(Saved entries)

******************************

### src/rtl/usb_rx_sequencer.sv
// USB full-speed receive sequencer: NRZI decode, SYNC detection, bit
// unstuffing, byte assembly and end-of-packet / error signalling.
// Line symbols come from package types (defined at the top of this file).
// Optional build macro: USB_RX_STUFF_ERR_EN. When it is defined, a decoded 1
// in a stuff-bit slot (seven 1s in a row) aborts the packet with rx_error.
// When it is undefined, that bit is dropped like any other stuff bit.

package types;
  // Differential line value packed as {dp, dm}.
  typedef logic [1:0] d_port_t;
  localparam d_port_t J   = 2'b10;
  localparam d_port_t K   = 2'b01;
  localparam d_port_t SE0 = 2'b00;
endpackage

module usb_rx_sequencer
  import types::*;
(
  input  logic       clk,
  input  logic       reset,
  input  logic       strobe,
  input  d_port_t    q,
  output logic       rx_active,
  output logic       rx_valid,
  output logic [7:0] rx_data,
  output logic       rx_error,
  output logic       rx_eop
);

  typedef enum logic [1:0] {
    IDLE = 2'd0,
    SYNC = 2'd1,
    DATA = 2'd2,
    EOP  = 2'd3
  } state_t;

  state_t     state_reg, state_next;
  d_port_t    prev_reg, prev_next;
  logic [2:0] ones_reg, ones_next;
  logic [2:0] bit_cnt_reg, bit_cnt_next;
  logic [7:0] shift_reg, shift_next;
  logic [7:0] data_reg, data_next;
  logic       active_reg, active_next;
  logic       valid_reg, valid_next;
  logic       error_reg, error_next;
  logic       eop_reg, eop_next;

  // NRZI: no transition on the line means a 1.
  logic       dbit;
  logic [7:0] shifted;
  assign dbit    = (q == prev_reg);
  // Bits arrive LSB first, so each new bit enters at the top and moves down.
  assign shifted = {dbit, shift_reg[7:1]};

  // State and output registers; reset wins over any strobe in the same cycle.
  always_ff @(posedge clk) begin
    if (reset) begin
      state_reg   <= IDLE;
      prev_reg    <= J;
      ones_reg    <= 3'd0;
      bit_cnt_reg <= 3'd0;
      shift_reg   <= 8'h00;
      data_reg    <= 8'h00;
      active_reg  <= 1'b0;
      valid_reg   <= 1'b0;
      error_reg   <= 1'b0;
      eop_reg     <= 1'b0;
    end else begin
      state_reg   <= state_next;
      prev_reg    <= prev_next;
      ones_reg    <= ones_next;
      bit_cnt_reg <= bit_cnt_next;
      shift_reg   <= shift_next;
      data_reg    <= data_next;
      active_reg  <= active_next;
      valid_reg   <= valid_next;
      error_reg   <= error_next;
      eop_reg     <= eop_next;
    end
  end

  // Next-state decode: everything holds except on strobe; pulses default low.
  always_comb begin
    state_next   = state_reg;
    prev_next    = prev_reg;
    ones_next    = ones_reg;
    bit_cnt_next = bit_cnt_reg;
    shift_next   = shift_reg;
    data_next    = data_reg;
    valid_next   = 1'b0;
    error_next   = 1'b0;
    eop_next     = 1'b0;

    if (strobe) begin
      prev_next = q;
      unique case (state_reg)
        IDLE: begin
          if (q == K) begin
            state_next = SYNC;
            ones_next  = 3'd0;
          end
        end

        SYNC: begin
          if (q == SE0) begin
            state_next = IDLE;
          end else if (dbit) begin
            // The closing KK of SYNC is a decoded 1 and starts the run of
            // ones that the transmitter's bit stuffing also counts.
            state_next   = DATA;
            ones_next    = 3'd1;
            bit_cnt_next = 3'd0;
            shift_next   = 8'h00;
          end else begin
            ones_next = 3'd0;
          end
        end

        DATA: begin
          if (q == SE0) begin
            // A partial byte at EOP is a misalignment; it is never delivered.
            state_next = EOP;
            if (bit_cnt_reg != 3'd0) begin
              error_next = 1'b1;
            end
          end else if (ones_reg == 3'd6) begin
            // Stuff-bit slot: never shifted or counted.
            ones_next = 3'd0;
`ifdef USB_RX_STUFF_ERR_EN
            if (dbit) begin
              error_next = 1'b1;
              state_next = IDLE;
            end
`endif
          end else begin
            shift_next   = shifted;
            bit_cnt_next = bit_cnt_reg + 3'd1;
            ones_next    = dbit ? (ones_reg + 3'd1) : 3'd0;
            if (bit_cnt_reg == 3'd7) begin
              data_next  = shifted;
              valid_next = 1'b1;
            end
          end
        end

        EOP: begin
          if (q == J) begin
            state_next = IDLE;
            eop_next   = 1'b1;
          end else if (q == K) begin
            state_next = IDLE;
            error_next = 1'b1;
          end
        end

        default: state_next = IDLE;
      endcase
    end

    // rx_active follows the registered state so it drops together with the
    // final eop/error pulse.
    active_next = (state_next == DATA) || (state_next == EOP);
  end

  assign rx_active = active_reg;
  assign rx_valid  = valid_reg;
  assign rx_data   = data_reg;
  assign rx_error  = error_reg;
  assign rx_eop    = eop_reg;

endmodule

### config.mk
export PLATFORM = sky130hd
export DESIGN_NAME = usb_rx_sequencer
export DESIGN_NICKNAME = d
export VERILOG_FILES = /design/src/rtl/usb_rx_sequencer.sv
export SDC_FILE = /design/constraint.sdc
export NUM_CORES = 1
export LEC_CHECK = 0
export BUFFER_PORTS_ARGS = -buffer_cell sky130_fd_sc_hd__buf_2
export CORE_MARGIN = 1.5
export CORE_UTILIZATION = 30
export CTS_BUF_LIST = sky130_fd_sc_hd__clkbuf_4 sky130_fd_sc_hd__clkbuf_8
export DETAILED_ROUTE_END_ITERATION = 6
export GPL_TIMING_DRIVEN = 0
export HOLD_SLACK_MARGIN = 0.05
export SYNTH_ARGS = -nofsm -noshare
export SYNTH_HDL_FRONTEND = slang
export SYNTH_SLANG_ARGS = --single-unit
### constraint.sdc
create_clock -name clk -period 2.2 [get_ports clk]
set_clock_uncertainty 0.2 [all_clocks]
set_input_delay 0.44 -clock clk [delete_from_list [all_inputs] [get_ports clk]]
set_output_delay 0.44 -clock clk [all_outputs]
set_load 0.01 [all_outputs]
# After elaboration in Yosys (flattened, before gate mapping)
# Index checks and enable logic that the tools add are counted.
[totals]
output_inout_bits = 12
reg_bits = 30
in_bits = 5
[op_classes]
n_reduce_logical = 12
n_bitwise = 5
n_eq_ne = 15
muxes = 32
n_addsub = 2
[ops]
columns = ["cell", "count"]
rows = [
  ["$mux 8", 4],
  ["$mux 3", 9],
  ["$pmux 8 s2", 1],
  ["$mux 2", 7],
  ["$eq 2x2->1 const B", 5],
  ["$ne 2x2->1 const B", 5],
  ["$reduce_and 5->1", 2],
  ["$pmux 3 s3", 1],
  ["$pmux 2 s4", 1],
  ["$mux 1", 7],
  ["$add 3x1->3 const B", 2],
  ["$eq 3x3->1 const B", 2],
  ["$pmux 3 s2", 1],
  ["$reduce_and 6->1", 1],
  ["$reduce_bool 3->1", 2],
  ["$not 1->1", 5],
  ["$reduce_or 5->1", 1],
  ["$eq 2x1->1 const B", 2],
  ["$logic_not 2->1", 2],
  ["$reduce_or 3->1", 1],
  ["$eq 2x2->1", 1],
  ["$pmux 1 s2", 1],
  ["$reduce_bool 2->1", 1],
  ["$reduce_or 2->1", 1],
  ["$logic_or 1x1->1", 1],
]

# Depth between registers and ports, before layout
# Gate-level depths: netlist of run 1.
[logic_depth]
ltp_word = 7
ltp_mapped = 8
depth_no_buf = 6

# Worst setup path after synthesis of run 1
# OpenSTA, ideal clock, no wires.
[synth_path]
kind = "register to register"
startpoint = "reg state_reg[0]"
endpoint = "reg ones_reg[2]"
period_less_slack_ns = 2.028
stages_incl_launch_ff = 8
t_required_ns = 1.899
arrival_time_ns = 1.727
slack_ns = 0.172
path_buffers = 1
setup_time_ns = 0.101
path_cell_list = "dfxtp_1 -> inv_1 -> ha_1 -> buf_6 -> or3_1 -> a31oi_1 -> nand2_1 -> o41ai_1"
[synth_between]
elab_chain_len = 3
elab_cells_between_ends = 9
classes_between = "eq/ne (5); mux (1); reduce/logical (3)"
[synth_rtl]
columns = ["element", "line", "rtl"]
rows = [
  ["start, declared", "37", "state_t state_reg, state_next;"],
  ["start signal, assigned", "69", "state_reg <= state_next;"],
  ["$eq 2x1->1 (tied with other cells)", "96", "unique case (state_reg)"],
  ["$ne 2x2->1 (no source line) or $reduce_bool 3->1 (tied branches)", "--", ""],
  ["$reduce_and 5->1 (no source line)", "--", ""],
  ["end signal, assigned", "71", "ones_reg <= ones_next;"],
  ["end, declared", "39", "logic [2:0] ones_reg, ones_next;"],
]
# Several ways; a longest one is shown, not always the timed one.
# A chain may end at the register's enable or synchronous reset.

# Worst setup path after layout of run 1
# Ends and elaborated chain as after synthesis.

==> impl_metrics.ini, run 1 <==
[clock_network]
h-tree-depth = 2
postCtsHoldBufs = 0
cts.clk_slew.worst_paths_ns = 0.06
cts-root-to-sink-buffers = 2
numCtsBuffers = 5
tritoncts = yes
numClockSinks = 29
clock_latency_ns = 0.28
cts_root_buf = clkbuf_8

[setup_path]
worst_case_reg_to_reg_path_depth = 7
critical_path.top_delay_family = simple AND/OR/NAND/NOR gates
critical_path_depth = 7
r2r_end = ones_reg[2]$_SDFFE_PP0P_
delay_of_the_slowest_cell_on_the_worst_path_ns = 0.42
critPathMaxFanout = 10
critical_path.reg2reg.startpoint = state_reg[0]$_SDFF_PP0_
critPathBufInv = 2
timing.critical_path.cells = inv_1, ha_1, buf_6, or3_1, a31oi_4, nand2_1, o41ai_1
worst_path_class_setup = reg -> reg
reg2reg_slack_ns = 0.1
timing.critical_path.from_type = register
timing.critical_path.required_ns = 2.18
timing.critical_path.to_type = register
worst-endpoint-arrival_ns = 2.08
timing.critical_path.slowest_stage_cell = or3_1

[final_layout]
largest_register_ffs = 8
utilization_pct = 37.7
area.growth.synth_to_final_pct = 21.9
instances_no_fill = 236
antenna_cells = 0
fillers = 464
finish.instance_area_um2 = 1760
drive_gt1_share_pct = 19.2
nNetsFinal = 196

[timing]
hold_viol = 0
timing.max_slew.rel_slack_pct = 55.4
tns_setup_ns = 0
final_min_period_over_clock_period_pct = 95.6
max_slew.worst_pin.slew_ns = 0.664
final.setup.worst_slack_ns = 0.0978
timing_max_transition_violations_final = 0
setup_viol = 0
fmax_mhz = 476
final_period_minus_worst_setup_slack_ns = 2.10

[outcome]
run_status = finished clean

[routing]
dr.first_iter.drc_count = 64
dr_total_vias = 1208
wirelength_um = 3120
final_antenna_net_count = 0
drc_errors = 0
drt_pass1_iterations = 4
detail_route.vias_per_cell = 5.12
detail_route.wl_per_cell_um = 13.2

[global_routing]
grt_max_degree = 11
gr-total-overflow = 0
global_route.usage.total_pct = 13.2
first_global_vias = 1102
number_of_antenna_violations_at_the_first_check_in_global_routing = 0
wire_length_of_the_first_global_routing_pass_um = 5300

[logic_synthesis]
ys_seq_area_share_pct = 40.3
asyncSetResetFlopFracSynth_pct = 0
synthesis.instances = 158
synthesis.area_per_instance_um2 = 9.12
synth-warning-count = 0
syn_nets = 173
synth_edf_count = 0
synth.top_cells.by_area = dfxtp_1 40%, ha_1 8.7%, mux2i_1 6.3%
synth_top_area_cell = dfxtp_1
synth-seq-cells = 29
yosys-top-cells-count = 29 x dfxtp_1, 15 x o21ai_0, 13 x a21oi_1
synth_top_area_share_pct = 40.3
synth_unique_cells = 38
synthesis.area_um2 = 1440
post-synth-top-count-cell = dfxtp_1
ys.flop_type = dfxtp_1

[placed_design]
dpl_worst_slack_ns = -0.105
placement.cell_area_um2 = 1580
post-place-cells = 227
gpl.final_weighted_congestion = 0.786
io_buffers = 15
hpwlAfterDp_um = 2080

[pwr]
power_density_nw_per_um2 = 701
swShare_pct = 22.7
ir_drop_v = 0.000341
net-switching-power_uw = 280
p_comb_share_pct = 9.2
intPower_uw = 952
p_seq_share_pct = 43.7
power_leakage_nw = 0.664
share_clk_of_total_power_pct = 47.1

[min_path]
hold_crit_endpoint = rx_error$_SDFF_PP0_
hold_path_class = in -> reg
min-delay-start = q[1]
timing.hold.worst_path_depth = 2

[die]
top_level_ports = 17
rows = 25
die-area_um2 = 5230
die_w_um = 72.3
floorplan.initialDensity_pct = 30.9
core_um2 = 4660
die_height_um = 72.3

[flow_run]
cap_violations = 0
cell usage in the layout (no fill, tap or decap), types with 6 or more instances in the layout:
cell	instances
dfxtp_1	27
nand2b_1	7
a21oi_1	13
nand4_1	9
nor2_1	12
ha_1	10
mux2i_1	9
clkbuf_8	6
buf_2	15
o21ai_0	15
inv_1	10
layout make-up:
type / count / area (µm²) / area share (%)
Inverter: 11 / 41.3 / 2.35
Tap cell: 54 / 67.6 / 3.85
Timing Repair Buffer: 17 / 103 / 5.84
Multi-Input combinational cell: 111 / 805 / 45.8
Clock buffer: 7 / 90.1 / 5.13
Sequential cell: 29 / 583 / 33.2
Buffer: 6 / 37.5 / 2.14
Clock inverter: 1 / 30.0 / 1.71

******************************

When the entries above show the word "types" in a line, copy that line out.

// Line symbols come from package types (defined at the top of this file).
package types;
  import types::*;
cell usage in the layout (no fill, tap or decap), types with 6 or more instances in the layout:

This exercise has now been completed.